What the task asks:
Return every line from the listing where the word "strobe" occurs.

Records:
══════════════════════════════
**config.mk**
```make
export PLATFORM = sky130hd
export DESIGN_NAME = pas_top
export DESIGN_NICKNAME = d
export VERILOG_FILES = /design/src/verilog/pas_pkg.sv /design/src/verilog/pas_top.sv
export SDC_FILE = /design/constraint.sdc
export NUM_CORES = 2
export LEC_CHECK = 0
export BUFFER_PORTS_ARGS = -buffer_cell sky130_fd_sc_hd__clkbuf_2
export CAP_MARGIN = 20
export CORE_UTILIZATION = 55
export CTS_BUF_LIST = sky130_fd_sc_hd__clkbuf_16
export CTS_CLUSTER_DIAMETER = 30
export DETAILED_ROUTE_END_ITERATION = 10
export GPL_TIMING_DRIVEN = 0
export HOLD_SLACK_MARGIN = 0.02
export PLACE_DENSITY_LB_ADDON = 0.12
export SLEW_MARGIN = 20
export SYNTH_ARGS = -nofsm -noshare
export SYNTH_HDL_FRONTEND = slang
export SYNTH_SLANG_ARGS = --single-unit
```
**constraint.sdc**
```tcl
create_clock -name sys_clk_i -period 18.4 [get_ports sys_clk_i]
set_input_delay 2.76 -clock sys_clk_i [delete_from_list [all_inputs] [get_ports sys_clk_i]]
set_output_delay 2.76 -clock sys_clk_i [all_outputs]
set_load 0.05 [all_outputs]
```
══════════════════════════════
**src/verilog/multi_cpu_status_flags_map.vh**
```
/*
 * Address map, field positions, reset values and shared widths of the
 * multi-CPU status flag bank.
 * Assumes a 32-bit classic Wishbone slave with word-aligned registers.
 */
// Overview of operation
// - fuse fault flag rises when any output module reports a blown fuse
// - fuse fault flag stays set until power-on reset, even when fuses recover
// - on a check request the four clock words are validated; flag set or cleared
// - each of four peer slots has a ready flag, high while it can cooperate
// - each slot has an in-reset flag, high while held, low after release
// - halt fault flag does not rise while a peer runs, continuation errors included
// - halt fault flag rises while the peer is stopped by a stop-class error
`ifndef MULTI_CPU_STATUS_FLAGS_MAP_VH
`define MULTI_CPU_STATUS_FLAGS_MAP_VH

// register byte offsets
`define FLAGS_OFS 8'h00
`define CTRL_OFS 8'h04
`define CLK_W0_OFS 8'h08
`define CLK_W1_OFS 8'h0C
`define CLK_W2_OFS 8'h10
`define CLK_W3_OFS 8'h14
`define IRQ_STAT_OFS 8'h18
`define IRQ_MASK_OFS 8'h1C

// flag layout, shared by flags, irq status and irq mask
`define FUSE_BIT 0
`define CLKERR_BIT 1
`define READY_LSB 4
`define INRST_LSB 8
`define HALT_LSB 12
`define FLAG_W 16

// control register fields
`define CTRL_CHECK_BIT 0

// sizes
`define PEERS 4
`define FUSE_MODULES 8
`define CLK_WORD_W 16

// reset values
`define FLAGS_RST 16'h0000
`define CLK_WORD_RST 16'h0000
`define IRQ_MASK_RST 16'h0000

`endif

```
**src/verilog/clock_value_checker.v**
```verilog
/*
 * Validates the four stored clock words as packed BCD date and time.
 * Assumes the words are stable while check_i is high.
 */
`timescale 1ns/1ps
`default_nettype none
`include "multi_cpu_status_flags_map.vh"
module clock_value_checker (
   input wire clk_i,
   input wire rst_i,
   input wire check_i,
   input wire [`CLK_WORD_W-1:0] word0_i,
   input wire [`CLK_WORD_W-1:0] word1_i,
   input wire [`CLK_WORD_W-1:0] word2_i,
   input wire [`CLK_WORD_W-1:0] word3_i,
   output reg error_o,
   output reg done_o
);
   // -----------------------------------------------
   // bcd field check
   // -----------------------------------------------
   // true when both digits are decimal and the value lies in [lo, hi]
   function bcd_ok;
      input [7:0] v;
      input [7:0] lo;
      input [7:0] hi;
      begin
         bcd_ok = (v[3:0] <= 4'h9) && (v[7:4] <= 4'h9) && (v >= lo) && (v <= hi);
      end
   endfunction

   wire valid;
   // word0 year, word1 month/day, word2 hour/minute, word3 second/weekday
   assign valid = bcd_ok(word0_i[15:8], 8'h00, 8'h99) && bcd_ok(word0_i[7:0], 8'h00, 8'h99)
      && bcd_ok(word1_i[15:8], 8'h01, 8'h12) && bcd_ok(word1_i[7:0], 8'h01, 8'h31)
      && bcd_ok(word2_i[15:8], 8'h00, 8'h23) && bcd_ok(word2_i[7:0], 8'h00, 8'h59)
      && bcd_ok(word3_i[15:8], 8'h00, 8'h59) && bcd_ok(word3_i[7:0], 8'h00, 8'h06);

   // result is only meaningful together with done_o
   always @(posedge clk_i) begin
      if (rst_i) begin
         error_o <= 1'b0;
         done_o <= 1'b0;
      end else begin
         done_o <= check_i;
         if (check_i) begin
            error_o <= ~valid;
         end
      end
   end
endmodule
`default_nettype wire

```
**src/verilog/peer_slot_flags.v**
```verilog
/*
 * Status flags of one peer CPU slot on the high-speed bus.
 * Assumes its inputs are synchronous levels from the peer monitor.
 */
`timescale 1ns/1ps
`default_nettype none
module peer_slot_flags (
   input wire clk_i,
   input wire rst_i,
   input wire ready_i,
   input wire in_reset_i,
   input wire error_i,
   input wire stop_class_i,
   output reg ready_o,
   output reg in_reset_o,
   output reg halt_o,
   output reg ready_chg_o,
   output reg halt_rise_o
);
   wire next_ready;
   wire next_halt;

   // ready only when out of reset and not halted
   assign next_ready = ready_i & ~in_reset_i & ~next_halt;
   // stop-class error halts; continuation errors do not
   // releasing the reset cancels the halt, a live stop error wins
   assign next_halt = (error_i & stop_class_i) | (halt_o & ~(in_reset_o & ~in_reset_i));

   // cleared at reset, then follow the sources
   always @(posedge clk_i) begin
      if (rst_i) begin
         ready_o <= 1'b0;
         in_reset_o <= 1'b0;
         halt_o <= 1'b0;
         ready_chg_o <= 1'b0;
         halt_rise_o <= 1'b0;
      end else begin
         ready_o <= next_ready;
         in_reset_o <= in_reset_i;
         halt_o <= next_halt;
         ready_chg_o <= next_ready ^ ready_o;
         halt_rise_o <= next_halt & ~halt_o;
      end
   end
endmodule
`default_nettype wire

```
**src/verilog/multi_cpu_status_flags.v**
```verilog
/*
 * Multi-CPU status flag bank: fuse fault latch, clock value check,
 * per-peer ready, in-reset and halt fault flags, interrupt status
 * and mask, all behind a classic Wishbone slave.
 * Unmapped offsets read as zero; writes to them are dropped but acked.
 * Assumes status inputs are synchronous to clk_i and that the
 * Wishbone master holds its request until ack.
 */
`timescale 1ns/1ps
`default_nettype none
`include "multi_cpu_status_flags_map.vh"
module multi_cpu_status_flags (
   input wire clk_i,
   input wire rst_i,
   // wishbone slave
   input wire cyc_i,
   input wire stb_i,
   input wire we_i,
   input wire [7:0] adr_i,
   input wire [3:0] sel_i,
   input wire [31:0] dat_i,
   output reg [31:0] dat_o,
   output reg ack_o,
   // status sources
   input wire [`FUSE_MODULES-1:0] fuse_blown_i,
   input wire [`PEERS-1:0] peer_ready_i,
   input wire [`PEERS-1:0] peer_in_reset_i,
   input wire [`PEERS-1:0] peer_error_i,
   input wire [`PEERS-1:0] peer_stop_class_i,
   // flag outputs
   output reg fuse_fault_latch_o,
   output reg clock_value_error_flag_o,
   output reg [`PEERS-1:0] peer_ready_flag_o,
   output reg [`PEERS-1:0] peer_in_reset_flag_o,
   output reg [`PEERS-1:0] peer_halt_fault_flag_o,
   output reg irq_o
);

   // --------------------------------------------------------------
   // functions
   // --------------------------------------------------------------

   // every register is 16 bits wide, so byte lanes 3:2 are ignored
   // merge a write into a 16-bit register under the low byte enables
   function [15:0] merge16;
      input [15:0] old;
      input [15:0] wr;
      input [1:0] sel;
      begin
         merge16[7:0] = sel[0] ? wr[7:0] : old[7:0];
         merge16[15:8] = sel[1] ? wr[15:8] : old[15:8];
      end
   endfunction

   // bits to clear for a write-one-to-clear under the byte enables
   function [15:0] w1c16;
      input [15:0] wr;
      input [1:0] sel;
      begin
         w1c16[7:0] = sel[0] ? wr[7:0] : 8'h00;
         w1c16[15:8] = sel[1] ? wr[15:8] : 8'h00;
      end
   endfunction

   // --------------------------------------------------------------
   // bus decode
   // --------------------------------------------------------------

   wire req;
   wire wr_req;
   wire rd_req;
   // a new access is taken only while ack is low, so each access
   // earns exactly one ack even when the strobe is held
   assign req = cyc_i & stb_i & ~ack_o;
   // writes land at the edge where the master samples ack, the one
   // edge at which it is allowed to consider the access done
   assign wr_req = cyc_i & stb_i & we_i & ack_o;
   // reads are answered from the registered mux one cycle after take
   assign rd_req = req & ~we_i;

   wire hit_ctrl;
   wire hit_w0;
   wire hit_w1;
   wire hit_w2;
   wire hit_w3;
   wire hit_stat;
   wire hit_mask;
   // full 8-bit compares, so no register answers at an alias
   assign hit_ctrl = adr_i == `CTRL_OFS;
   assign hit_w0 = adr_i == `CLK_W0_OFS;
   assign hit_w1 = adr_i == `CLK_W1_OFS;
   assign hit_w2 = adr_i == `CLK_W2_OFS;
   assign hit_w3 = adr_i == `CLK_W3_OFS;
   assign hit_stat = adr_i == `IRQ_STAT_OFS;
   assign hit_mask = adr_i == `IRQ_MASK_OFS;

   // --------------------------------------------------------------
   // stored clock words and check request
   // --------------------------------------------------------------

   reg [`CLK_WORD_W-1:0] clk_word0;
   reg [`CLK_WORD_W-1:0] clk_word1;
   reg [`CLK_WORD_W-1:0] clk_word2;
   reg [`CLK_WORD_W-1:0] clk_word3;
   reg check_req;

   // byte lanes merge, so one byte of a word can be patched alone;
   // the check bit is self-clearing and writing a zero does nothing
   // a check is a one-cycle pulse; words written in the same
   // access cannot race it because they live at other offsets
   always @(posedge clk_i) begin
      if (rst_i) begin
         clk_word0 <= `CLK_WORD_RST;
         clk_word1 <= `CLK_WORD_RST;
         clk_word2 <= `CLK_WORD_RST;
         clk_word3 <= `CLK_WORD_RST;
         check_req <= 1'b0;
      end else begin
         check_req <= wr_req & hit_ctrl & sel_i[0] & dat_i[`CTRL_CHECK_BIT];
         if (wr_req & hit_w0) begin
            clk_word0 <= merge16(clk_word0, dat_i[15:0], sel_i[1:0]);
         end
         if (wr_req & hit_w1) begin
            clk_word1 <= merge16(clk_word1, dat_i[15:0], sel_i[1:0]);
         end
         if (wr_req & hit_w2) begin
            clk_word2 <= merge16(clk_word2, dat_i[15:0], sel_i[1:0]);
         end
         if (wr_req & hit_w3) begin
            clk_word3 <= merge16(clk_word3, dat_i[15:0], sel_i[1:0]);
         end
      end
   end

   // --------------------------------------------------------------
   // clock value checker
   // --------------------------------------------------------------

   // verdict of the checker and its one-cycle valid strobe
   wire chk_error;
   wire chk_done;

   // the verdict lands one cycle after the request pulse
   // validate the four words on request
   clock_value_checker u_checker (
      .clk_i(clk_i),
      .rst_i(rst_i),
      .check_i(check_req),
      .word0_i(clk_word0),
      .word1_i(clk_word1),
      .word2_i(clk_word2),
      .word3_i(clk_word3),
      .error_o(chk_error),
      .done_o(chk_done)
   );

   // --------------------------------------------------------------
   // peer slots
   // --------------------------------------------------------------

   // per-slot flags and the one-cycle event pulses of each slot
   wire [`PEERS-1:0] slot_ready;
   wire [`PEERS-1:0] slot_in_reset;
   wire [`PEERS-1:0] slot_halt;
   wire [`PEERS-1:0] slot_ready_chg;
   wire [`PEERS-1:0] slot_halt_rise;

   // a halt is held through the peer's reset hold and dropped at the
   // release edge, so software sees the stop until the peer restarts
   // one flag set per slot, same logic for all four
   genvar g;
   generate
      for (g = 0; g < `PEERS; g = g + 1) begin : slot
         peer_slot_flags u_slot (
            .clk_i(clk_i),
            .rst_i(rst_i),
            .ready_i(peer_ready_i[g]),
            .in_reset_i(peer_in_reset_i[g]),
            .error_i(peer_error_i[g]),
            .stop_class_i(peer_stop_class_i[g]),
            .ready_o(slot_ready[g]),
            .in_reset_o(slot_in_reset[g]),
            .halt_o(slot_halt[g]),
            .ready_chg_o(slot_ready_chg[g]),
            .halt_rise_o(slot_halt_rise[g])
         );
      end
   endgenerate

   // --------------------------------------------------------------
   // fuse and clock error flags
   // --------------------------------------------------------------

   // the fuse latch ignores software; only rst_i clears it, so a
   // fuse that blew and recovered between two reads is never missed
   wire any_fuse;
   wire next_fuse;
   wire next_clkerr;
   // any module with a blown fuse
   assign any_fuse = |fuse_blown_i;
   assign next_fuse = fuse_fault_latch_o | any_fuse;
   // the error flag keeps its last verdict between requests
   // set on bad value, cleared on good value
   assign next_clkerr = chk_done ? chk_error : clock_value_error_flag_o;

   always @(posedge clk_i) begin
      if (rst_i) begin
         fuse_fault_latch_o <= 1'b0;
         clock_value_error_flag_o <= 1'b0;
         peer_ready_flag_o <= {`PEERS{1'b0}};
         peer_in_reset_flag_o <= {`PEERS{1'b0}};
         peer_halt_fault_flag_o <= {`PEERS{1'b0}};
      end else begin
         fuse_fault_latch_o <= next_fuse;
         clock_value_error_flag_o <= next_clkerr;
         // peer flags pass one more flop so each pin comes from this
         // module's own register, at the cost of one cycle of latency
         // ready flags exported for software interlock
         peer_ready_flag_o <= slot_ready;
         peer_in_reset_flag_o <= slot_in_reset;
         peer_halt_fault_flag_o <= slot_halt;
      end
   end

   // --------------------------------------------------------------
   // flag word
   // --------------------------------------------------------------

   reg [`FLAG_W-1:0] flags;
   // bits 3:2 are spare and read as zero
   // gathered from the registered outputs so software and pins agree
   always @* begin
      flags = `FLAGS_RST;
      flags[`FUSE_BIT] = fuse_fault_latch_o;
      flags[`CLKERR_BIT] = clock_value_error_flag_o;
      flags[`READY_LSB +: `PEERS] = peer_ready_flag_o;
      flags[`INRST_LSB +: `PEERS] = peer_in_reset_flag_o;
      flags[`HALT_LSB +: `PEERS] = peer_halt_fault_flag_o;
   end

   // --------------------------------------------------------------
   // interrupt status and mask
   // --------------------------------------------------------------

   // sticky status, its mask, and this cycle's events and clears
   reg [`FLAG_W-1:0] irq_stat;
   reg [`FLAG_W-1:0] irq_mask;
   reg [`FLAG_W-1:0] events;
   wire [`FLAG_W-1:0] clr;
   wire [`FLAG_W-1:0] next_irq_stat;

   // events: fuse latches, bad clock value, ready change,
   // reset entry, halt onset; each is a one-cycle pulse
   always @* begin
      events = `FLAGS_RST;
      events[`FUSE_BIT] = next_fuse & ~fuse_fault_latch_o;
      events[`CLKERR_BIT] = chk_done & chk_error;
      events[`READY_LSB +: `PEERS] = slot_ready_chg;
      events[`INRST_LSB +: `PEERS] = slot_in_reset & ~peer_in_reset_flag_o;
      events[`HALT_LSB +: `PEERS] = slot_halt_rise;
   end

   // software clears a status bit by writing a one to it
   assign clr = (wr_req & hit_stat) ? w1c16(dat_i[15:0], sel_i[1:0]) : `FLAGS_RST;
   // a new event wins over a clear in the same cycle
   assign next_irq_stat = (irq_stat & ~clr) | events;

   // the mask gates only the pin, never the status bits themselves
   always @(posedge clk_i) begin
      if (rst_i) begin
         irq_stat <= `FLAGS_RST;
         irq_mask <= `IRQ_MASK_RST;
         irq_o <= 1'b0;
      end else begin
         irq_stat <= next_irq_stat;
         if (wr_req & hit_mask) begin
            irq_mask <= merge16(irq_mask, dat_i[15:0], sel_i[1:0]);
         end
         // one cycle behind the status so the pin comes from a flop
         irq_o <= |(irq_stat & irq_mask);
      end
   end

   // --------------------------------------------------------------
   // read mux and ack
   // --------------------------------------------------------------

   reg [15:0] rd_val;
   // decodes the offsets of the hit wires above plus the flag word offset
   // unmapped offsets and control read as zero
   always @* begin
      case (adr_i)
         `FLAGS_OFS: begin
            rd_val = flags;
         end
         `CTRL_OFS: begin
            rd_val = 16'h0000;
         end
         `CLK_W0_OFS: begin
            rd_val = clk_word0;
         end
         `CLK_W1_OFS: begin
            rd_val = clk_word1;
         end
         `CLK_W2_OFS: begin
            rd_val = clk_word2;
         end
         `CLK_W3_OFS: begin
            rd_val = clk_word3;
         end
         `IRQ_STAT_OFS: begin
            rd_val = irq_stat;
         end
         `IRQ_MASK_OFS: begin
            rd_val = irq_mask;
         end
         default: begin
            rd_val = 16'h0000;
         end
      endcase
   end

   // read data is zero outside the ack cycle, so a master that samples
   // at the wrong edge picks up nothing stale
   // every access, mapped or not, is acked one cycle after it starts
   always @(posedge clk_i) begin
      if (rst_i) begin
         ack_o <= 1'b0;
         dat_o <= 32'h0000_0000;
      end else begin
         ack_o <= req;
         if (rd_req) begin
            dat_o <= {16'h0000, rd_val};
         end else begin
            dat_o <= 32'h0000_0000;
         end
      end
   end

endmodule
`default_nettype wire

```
══════════════════════════════
Exercise response:
   // earns exactly one ack even when the strobe is held
   // verdict of the checker and its one-cycle valid strobe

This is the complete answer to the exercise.